New Jersey readers may be interested to hear of a relatively recent change to federal law. The change in question directs hospitals to implement electronic health record (EHR) systems by 2012. These systems are meant to collect and monitor patient data, but many worry that the fast-arriving deadline may increase the likelihood of medical negligence suits, in the case that hospitals move to implement the systems before they are ready.
The 2012 EHR system mandate is a result of the 2009 American Recovery and Reinvestment Act. As part of that act, federal officials have instructed hospitals to have the systems ready by next year. But as anyone who has dealt with a computer knows, new software tends to have a lot of glitches.
Those glitches could then jeopardize patient safety. In fact, a recent study of 65 EHRs found that 95 percent of them demonstrated issues specifically related to legal liability. If a computer glitch ends up causing a patient harm, then that could open up the possibility of a medical malpractice suit against the physician or hospital.
Nonetheless, EHRs could also prove immensely beneficial to patients. A recent news report stated that EHRs produce information showing not just all the data entered by a physician, but also when the data was entered and who entered it. Indeed, such transparency could help patients and doctors alike by leaving a paper trail for each step of the medical evaluation process.
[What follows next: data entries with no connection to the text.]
--- config.mk ---
export PLATFORM = sky130hd
export DESIGN_NAME = sel_datapath_pipe
export DESIGN_NICKNAME = d
export VERILOG_FILES = /design/src/rtl/sel_datapath_pipe.sv
export SDC_FILE = /design/constraint.sdc
export NUM_CORES = 1
export LEC_CHECK = 0
export CAP_MARGIN = 20
export CORE_MARGIN = 4
export CORE_UTILIZATION = 50
export CTS_BUF_LIST = sky130_fd_sc_hd__clkbuf_4 sky130_fd_sc_hd__clkbuf_8 sky130_fd_sc_hd__clkbuf_16
export DETAILED_ROUTE_END_ITERATION = 16
export GPL_TIMING_DRIVEN = 0
export PLACE_DENSITY = 0.79
export SLEW_MARGIN = 30
export SYNTH_ARGS = -nofsm -noshare
export SYNTH_HDL_FRONTEND = slang
export SYNTH_SLANG_ARGS = --single-unit
export TNS_END_PERCENT = 5
--- constraint.sdc ---
create_clock -name clk -period 2.2 [get_ports clk]
set_clock_uncertainty 0.1 [all_clocks]
set_input_delay 0.44 -clock clk [delete_from_list [all_inputs] [get_ports clk]]
set_output_delay 0.44 -clock clk [all_outputs]
set_load 0.01 [all_outputs]
--- src/rtl/sel_datapath_pipe.sv ---
// sel_datapath_pipe: two-stage, C-band-selected datapath (CNT/SHIFT/ACC/PASS) with valid/ready.
// Define SDP_OVF_FLAG_EN to add the sticky ovf output (counter wrap / accumulator saturation).
`timescale 1ns/1ps

module sel_datapath_pipe #(
  parameter int A_W     = 10,
  parameter int C_W     = 9,
  parameter int OUT_W   = A_W + 1,
  parameter int SH_LO   = 51,
  parameter int ACC_LO  = 100,
  parameter int PASS_LO = 200
) (
  input  logic             clk,
  input  logic             rst,
  input  logic             in_valid,
  output logic             in_ready,
  input  logic [A_W-1:0]   A,
  input  logic [C_W-1:0]   C,
  input  logic             clr,
  output logic             out_valid,
  input  logic             out_ready,
  output logic [OUT_W-1:0] out
`ifdef SDP_OVF_FLAG_EN
  ,
  output logic             ovf
`endif
);

  localparam int SH_W  = $clog2(OUT_W);
  localparam int SUM_W = OUT_W + 1;
  localparam logic [C_W-1:0] SH_C   = C_W'(SH_LO);
  localparam logic [C_W-1:0] ACC_C  = C_W'(ACC_LO);
  localparam logic [C_W-1:0] PASS_C = C_W'(PASS_LO);

  typedef enum logic [1:0] {
    M_CNT,
    M_SHIFT,
    M_ACC,
    M_PASS
  } mode_e;

  mode_e            mode_d;
  mode_e            s1_mode_q;
  logic             s1_valid_q;
  logic [A_W-1:0]   s1_a_q;
  logic [SH_W-1:0]  s1_sh_q;
  logic             out_valid_q;
  logic [OUT_W-1:0] out_q, out_d;
  logic [OUT_W-1:0] cnt_q, cnt_d;
  logic [OUT_W-1:0] acc_q, acc_d;

  logic             s2_hold;
  logic             accept;
  logic             move;
  logic [OUT_W-1:0] cnt_base, cnt_inc;
  logic [OUT_W-1:0] acc_base, acc_new;
  logic [SUM_W-1:0] acc_sum;
  logic             acc_sat;

  assign s2_hold  = out_valid_q && !out_ready;
  assign in_ready = !s1_valid_q || !s2_hold;
  assign accept   = in_valid && in_ready;
  assign move     = s1_valid_q && !s2_hold;

  always_comb begin
    mode_d = M_PASS;
    unique case (1'b1)
      (C < SH_C):                  mode_d = M_CNT;
      (C >= SH_C && C < ACC_C):    mode_d = M_SHIFT;
      (C >= ACC_C && C < PASS_C):  mode_d = M_ACC;
      (C >= PASS_C):               mode_d = M_PASS;
    endcase
  end

  // A beat entering S2 together with clr computes from the cleared state.
  assign cnt_base = clr ? '0 : cnt_q;
  assign acc_base = clr ? '0 : acc_q;
  assign cnt_inc  = cnt_base + OUT_W'(1);
  assign acc_sum  = {1'b0, acc_base} + SUM_W'(s1_a_q);
  assign acc_sat  = acc_sum[OUT_W];
  assign acc_new  = acc_sat ? '1 : acc_sum[OUT_W-1:0];

  always_comb begin
    out_d = '0;
    cnt_d = cnt_base;
    acc_d = acc_base;
    unique case (s1_mode_q)
      M_CNT: begin
        out_d = cnt_inc;
        if (move && !clr) cnt_d = cnt_inc;
      end
      M_SHIFT: out_d = OUT_W'(s1_a_q) << s1_sh_q;
      M_ACC: begin
        out_d = acc_new;
        if (move && !clr) acc_d = acc_new;
      end
      M_PASS: out_d = OUT_W'(s1_a_q);
    endcase
  end

  always_ff @(posedge clk or posedge rst) begin
    if (rst) begin
      s1_valid_q  <= 1'b0;
      s1_a_q      <= '0;
      s1_sh_q     <= '0;
      s1_mode_q   <= M_CNT;
      out_valid_q <= 1'b0;
      out_q       <= '0;
      cnt_q       <= '0;
      acc_q       <= '0;
    end else begin
      if (accept) begin
        s1_valid_q <= 1'b1;
        s1_a_q     <= A;
        s1_sh_q    <= C[SH_W-1:0];
        s1_mode_q  <= mode_d;
      end else if (!s2_hold) begin
        s1_valid_q <= 1'b0;
      end
      if (!s2_hold) begin
        out_valid_q <= s1_valid_q;
        if (s1_valid_q) out_q <= out_d;
      end
      cnt_q <= cnt_d;
      acc_q <= acc_d;
    end
  end

  assign out_valid = out_valid_q;
  assign out       = out_q;

`ifdef SDP_OVF_FLAG_EN
  logic ovf_q;
  logic ovf_set;

  assign ovf_set = move &&
                   ((s1_mode_q == M_CNT && (&cnt_base)) ||
                    (s1_mode_q == M_ACC && acc_sat));

  // A set event on the same edge as clr keeps the flag raised.
  always_ff @(posedge clk or posedge rst) begin
    if (rst)          ovf_q <= 1'b0;
    else if (ovf_set) ovf_q <= 1'b1;
    else if (clr)     ovf_q <= 1'b0;
  end

  assign ovf = ovf_q;
`endif

endmodule

==> impl_results.md, run 1 <==
- Max-capacitance violation count: 0
- Worst-Margin Slew: a little over 0.5 ns
- Slew HR: 0.655
- Largest family of logic cells by synthesized area: simple AND/OR/NAND/NOR gates
- Worst setup path startpoint: acc_q[0]
- Synth warnings: 0
- Drt via density: approximately 6.0
- Final Max Tran Viols: 0
- Outcome: complete, but fails checks
- Tot Pwr: 3070 uW
- TritonCTS Buffers: 5
- Starting DRC count in detailed routing: 290
- GRT Total Usage: 0.240
- Std cell rows: 30
- Total clock sinks: 51
- DP Area: roughly 4200 sq um
- Number of filler cells placed in the layout: 553
- Synth Area in Compound Gates: 0.182
- H-tree depth: 2
- Crit path kind: flop to flop
- CTS max path bufs: 2
- Die extent in y: between 90 and 100 um
- Prevailing post-synth register cell: dfrtp_1
- Mapped Area: 3580 sq um
- Largest net degree at the start of global routing: 32
- WL/cell: between 15 and 20 um
- Worst path required time: ~2.3 ns
- Mux contribution to synthesized area: 0.0811
- Register area: about 1300 sq um
- Placer Congestion: just over 0.9
- CTS clock-pin slew for the worst setup and hold paths: roughly 0.10 ns
- Failing checks: setup timing
- Final hold viol count: 0
- CP bufs+invs: 1
- Nets: 510
- Cts hold-fix bufs: 0
- Cell family with most CP delay: simple AND/OR/NAND/NOR gates
- 1st-pass router iterations: 5
- # IOs: 37
- Most instantiated cells after synthesis: dfrtp_1, nand2_1, nor2_1, a21oi_1, nor3_1
- Met1 usage: 0.319
- CP endpoint kind: flop
- R2R setup slack: -0.24 ns
- Crit-path cells: nor2b_1, ha_2, inv_2, fa_2, nand2b_4, a21o_1, a21oi_1, or3b_2, a21oi_2, o311ai_2
- Worst setup margin: -0.243 ns
- Final wirelength: ~10000 um
- HP Class: input pin to asynchronous set/reset pin
- Dpl hpwl: between 7000 and 8000 um
- Fmax: 409 MHz
- Area contributors post-synth: dfrtp_1, nand2_1, mux2_2
- Syn nets: between 400 and 500
- Syn avg cell area: approximately 8.5 sq um
- Total gr overflow: 0
- Critical path fanouts, max: 3
- Layout cells sized above 1: 0.198
- Cells after Synth: 419
- Final setup viols: 21
- Simple logic cell fraction of the synthesized area: 0.247
- M2 GR Usage: 0.387
- Dpl ws: -1.24 ns
- Fin crit period: 2.44 ns
- Period utilisation layout: 1.11
- Final antenna-violating net count: 0
- TritonCTS clock tree: yes
- Non-Filler Instances: about 570
- RR Startpoint: acc_q[0]
- Worst-Skew Late Latency: between 0.3 and 0.4 ns
- Worst VDD drop: just under 400 uV
- Setup TNS: -2.66 ns
- Adder-cell share of the synthesized area: 0.0440
- Synthesized flop and latch total: ~50
- GR Util met3: 0.0422
- IO buf count: 36
- Yosys top cell area share: 0.356
- Multi-input gate area: 2350 sq um
- XOR/XNOR Fraction of Synth Area: 0.0514
- RSZ-0062 raised after global routing: true
- DR DRC count: 0
- Vias in the first global route: 3344
- Startpoint types: flop
- EDFF count, synth: 0
- Leak Pwr: roughly 0.0018 uW
- Vias: 3421
- Root buffer cell: clkbuf_8
- Final Cell Area: around 4500 sq um
- Crit path DAT: around 2.5 ns
- First-pass GRT wire length: between 15000 and 20000 um
- Slowest stage cell, crit path: or3b_2
- Inst Count DP: 552
- Async SR Flop Fraction: 1.00
- Die Span X: around 90 um
- Yosys top cell by area: dfrtp_1
- Syn-to-layout area delta: 26.1%
- Worst path max stage delay: ~0.48 ns
- Gr busiest metal: met2
- Initial antenna violation count: 0
- Die area: 8580 sq um
- Sequential-to-total area share from yosys stat: 0.356
- Initial cell density of the core: 0.521
- ANT cells: 0
- Core Box Area: a little under 7000 sq um
- Netlist cell types: between 50 and 60
- Pwr per Cell Area: 680 nW/um^2
==> state kept, by name, summed over array words and instances, names as in the netlist <==
name        flops
s1_sh_q         4
s1_valid_q      1
cnt_q          11
out_valid       1
out            11
acc_q          11
s1_mode_q       2
s1_a_q         10
==> worst reg2reg max path: stages (launching register included) <==
cell	delay, ns
dfrtp_1	0.40
nor2b_1	0.14
ha_2	0.18
inv_2	0.05
fa_2	0.19
nand2b_4	0.14
a21o_1	0.15
a21oi_1	0.10
or3b_2	0.48
a21oi_2	0.26
o311ai_2	0.13
==> power breakdown <==
part | switching [uW] | internal [uW]
clock | 336 | 339
combinational | 649 | 547
sequential | 129 | 1070
==> worst paths after layout <==
kind                        endpoint  cells past startpoint
max in group asynchronous  s1_a_q[7]                      3
hold reg to reg             acc_q[9]                      2
hold / removal              cnt_q[6]                      2
setup reg to reg              out[8]                     10
setup / recovery              out[8]                     10
min in group clk            acc_q[0]                      3
==> logic make-up (layout without fill, tap and decap cells) <==
logic type	count (synthesis)	count (layout)
AND/OR/NAND/NOR	181	181
AO/OA/AOI/OAI	96	96
flip-flops	51	51
buffers and inverters	31	87
multiplexers	27	27
XOR/XNOR	21	21
adder cells (fa/ha/maj)	12	12
==> cell type report <==
type / count / share of cell area
Clock inverter: 3 / 0.00970
Tap cell: 96 / 0.0266
Clock buffer: 5 / 0.0152
Inverter: 8 / 0.00721
Multi-Input combinational cell: 337 / 0.520
Timing Repair Buffer: 49 / 0.105
Sequential cell: 51 / 0.284
Buffer: 22 / 0.0330
==> per-layer routing <==
metal  routed length (um)  part of all wire
met5                    0                 0
met4                  357             0.035
met3                  584             0.057
met2                 4790              0.47
met1                 4500              0.44
==> metrics by stage <==
step            util  hold WS [ns]
3_3_place_gp   0.603         0.407
4_1_cts        0.652         0.316
2_1_floorplan      -         0.376
3_5_place_dp   0.606         0.408
6_report       0.657         0.313
5_1_grt        0.657         0.322
==> cell usage in the layout, fill, tap and decap left out, types with 3 or more instances in the layout <==
cell              n
a211oi_1          5
a21o_1            3
a21oi_1          28
a21oi_2           5
a31oi_1           4
buf_2             6
buf_4            13
clkbuf_1         10
clkbuf_8          5
clkdlybuf4s50_1  34
dfrtp_1          48
dfrtp_2           3
ha_1              6
ha_2              3
inv_1             5
mux2_2           16
mux2i_1          11
nand2_1          51
nand2b_1         10
nand3_1           6
nand3b_1          3
nor2_1           44
nor2b_1          17
nor3_1           21
nor3_2            6
nor3b_1           3
nor4_1            4
o211ai_1          6
o21ai_0          12
o22ai_1           5
xnor2_1          11
xor2_1           10
==> timing repair <==
item | 4_1_cts | 5_1_grt
endpoints found under the setup margin | 25 | 23
setup buffers | 12 | 0
resized for setup | 25 | 18
pin swaps | 30 | 8
endpoints found under the hold margin | 0 | 0
Note: power is estimated with default switching activity, not from simulation.
==> run 2: changes to the inputs <==
--- a/config.mk
+++ b/config.mk
@@ -6,12 +6,14 @@
 export NUM_CORES = 1
 export LEC_CHECK = 0
 export CAP_MARGIN = 20
+export CELL_PAD_IN_SITES_DETAIL_PLACEMENT = 1
+export CELL_PAD_IN_SITES_GLOBAL_PLACEMENT = 2
 export CORE_MARGIN = 4
-export CORE_UTILIZATION = 50
+export CORE_UTILIZATION = 32
 export CTS_BUF_LIST = sky130_fd_sc_hd__clkbuf_4 sky130_fd_sc_hd__clkbuf_8 sky130_fd_sc_hd__clkbuf_16
 export DETAILED_ROUTE_END_ITERATION = 16
 export GPL_TIMING_DRIVEN = 0
-export PLACE_DENSITY = 0.79
+export PLACE_DENSITY = 0.82
 export SLEW_MARGIN = 30
 export SYNTH_ARGS = -nofsm -noshare
 export SYNTH_HDL_FRONTEND = slang
==> run 2 against run 1 <==
  * The run still ends with setup timing left
  * Combinational power up 5%
  * Sequential share of layout area decreased by 0.83 points
  * Worst hold slack got worse by 0.0085 ns
  * Final area increased by 3.2%
  * Clock power is 11% higher
  * First-iteration DRC count shrank 49%
  * Clock-buffer cell count increased by 1
  * Critical endpoint is now acc_q[0]
  * Highest routed layer unchanged
==> impl_results.md, run 2 (synthesis results as in run 1) <==
- Outcome: complete, but fails checks
- Die area: 12900 sq um
- Layout cells sized above 1: 0.221
- Fin crit period: about 2.3 ns
- DR DRC count: 0
- Total clock sinks: 51
- IO buf count: 36
- Max-capacitance violation count: 0
- Die Span X: 114 um
- Worst-Skew Late Latency: between 0.3 and 0.4 ns
- Register area: 1280 sq um
- CTS clock-pin slew for the worst setup and hold paths: between 0.1 and 0.15 ns
- Final hold viol count: 0
- Startpoint types: flop
- Leak Pwr: around 0.0018 uW
- Vias: approximately 3400
- Reg power frac: 0.375
- Number of filler cells placed in the layout: 1251
- ANT cells: 0
- Worst-Margin Slew: around 0.64 ns
- TritonCTS Buffers: 5
- Total gr overflow: 0
- Nets: around 510
- Crit path kind: flop to flop
- Sw frac: 0.369
- WL/cell: 19.3 um
- Comb pwr share: 0.392
- Commonest cells after routing, fill and taps aside: nand2_1, dfrtp_1, nor2_1
- Fmax: roughly 430 MHz
- Worst path required time: between 2 and 2.5 ns
- Starting DRC count in detailed routing: around 150
- 1st-pass router iterations: 4
- Leading cell type in the layout, fill and taps excluded: nand2_1
- HP Class: input pin to asynchronous set/reset pin
- Switch Pwr: about 1200 uW
- Syn-to-layout area delta: 30.1%
- Vias in the first global route: about 3600
- # IOs: 37
- Core Box Area: 10900 sq um
- Inst Count DP: between 500 and 600
- Critical path fanouts, max: 10
- Multi-input gate area: 2380 sq um
- H-tree depth: 2
- Cts hold-fix bufs: 0
- Pwr per Cell Area: between 600 and 700 nW/um^2
- Initial cell density of the core: 0.329
- Period utilisation layout: 1.05
- Drt via density: 5.43
- Final wirelength: 11900 um
- Clock power frac: 0.234
- Failing checks: setup timing
- GRT Total Usage: 0.189
- Non-Filler Instances: 619
- CTS max path bufs: 2
- Placer Congestion: ~0.87
- Internal Power: approximately 2000 uW
- Die extent in y: about 110 um
- CP endpoint kind: flop
- Largest net degree at the start of global routing: 35
- Final antenna-violating net count: 0
- Worst VDD drop: about 260 uV
- Final Max Tran Viols: 0
- Worst setup margin: -0.119 ns
- Initial antenna violation count: 0
- Dpl hpwl: roughly 8800 um
- Std cell rows: 38
- Setup TNS: -1.34 ns
- Fin util: 0.428
- Final setup viols: 19
- First-pass GRT wire length: 19300 um
- Crit path DAT: 2.47 ns
- Root buffer cell: clkbuf_8
- RSZ-0062 raised after global routing: true
- Slew HR: 0.576
- TritonCTS clock tree: yes
[run 2: cell count changes in the layout (fill, tap and decap cells not counted), sizes merged]
cell,before,now
clkbuf,18,21
clkinv,2,0
buf,23,25
inv,8,9
[run 2: power groups by stage]
stage          Combinational (uW)  Clock (uW)  Sequential, uW
6_report                     1260         750            1200
5_1_grt                      1370         794            1220
4_1_cts                      1200         763            1200
3_5_place_dp                 1120           0            1220
3_3_place_gp                 1100           0            1210
2_1_floorplan                 690           0            1190
[run 2: repair_timing]
item	in CTS	in global routing
cloned	1	0
pin swaps	28	15
setup buffers	11	4
endpoints found under the setup margin	25	27
resized for setup	28	27
[run 2: layout make-up]
class	instances	area share
buffer	22	0.0336
clock buffer	6	0.0177
clock inverter	2	0.00832
inverter	8	0.00698
multi-input combinational	337	0.511
sequential	51	0.275
tap	140	0.0376
timing repair buffer	53	0.110
[run 2: critical path: stages (launching register included)]
cell and delay [ns]:
dfrtp_1 0.43, nand2b_4 0.10, inv_2 0.05, ha_4 0.27, a21oi_4 0.05, nand4b_1 0.25
a211oi_4 0.32, o31a_4 0.27, buf_8 0.17, nor3_1 0.05, nor3_1 0.18
[run 2: final timing paths]
| kind | startpoint | endpoint | slack (ns) | depth (start not counted) |
|---|---|---|---|---|
| worst max-delay path | acc_q[1] | acc_q[0] | -0.12 | 10 |
| worst min-delay path | rst | s1_sh_q[3] | 0.30 | 2 |
| worst max register to register | acc_q[1] | acc_q[0] | -0.12 | 10 |
| worst min register to register | acc_q[9] | acc_q[9] | 0.43 | 2 |
| max in group asynchronous | rst | acc_q[5] | 1.23 | 3 |
| min in group clk | clr | acc_q[10] | 0.35 | 3 |
[run 2: per-layer routing]
layer  global-route usage  up-vias  part of all wire
met1                0.258     1698              0.48
li1                     -     1609                 -
met3               0.0196       11             0.017
met2                0.325       44              0.49
met5                    0        -                 0
met4               0.0443        0             0.014
[run 2: metrics by stage]
| step | setup slack [ns] | total power (uW) | instance area [sq um] | hold slack [ns] |
|---|---|---|---|---|
| final | -0.119 | 3210 | 4660 | 0.304 |
| after global routing | -0.257 | 3380 | 4660 | 0.326 |
| after CTS | -0.292 | 3170 | 4570 | 0.308 |
| after detailed placement | -1.36 | 2340 | 4220 | 0.414 |
| after global placement | -1.36 | 2310 | 4200 | 0.406 |
| after floorplan | -0.350 | 1880 | 3660 | 0.376 |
With luck, concerns about computer glitches will prove unfounded, and the increased transparency will prove helpful as hospitals implement the EHR systems. However, if the speed of EHR implementation does lead to the injury of New Jersey patients, medical negligence suits are likely to follow. After all, whether a health care professional enters data on a legal pad or into a computer, those individuals have a duty to patients to perform up to certain medical standards.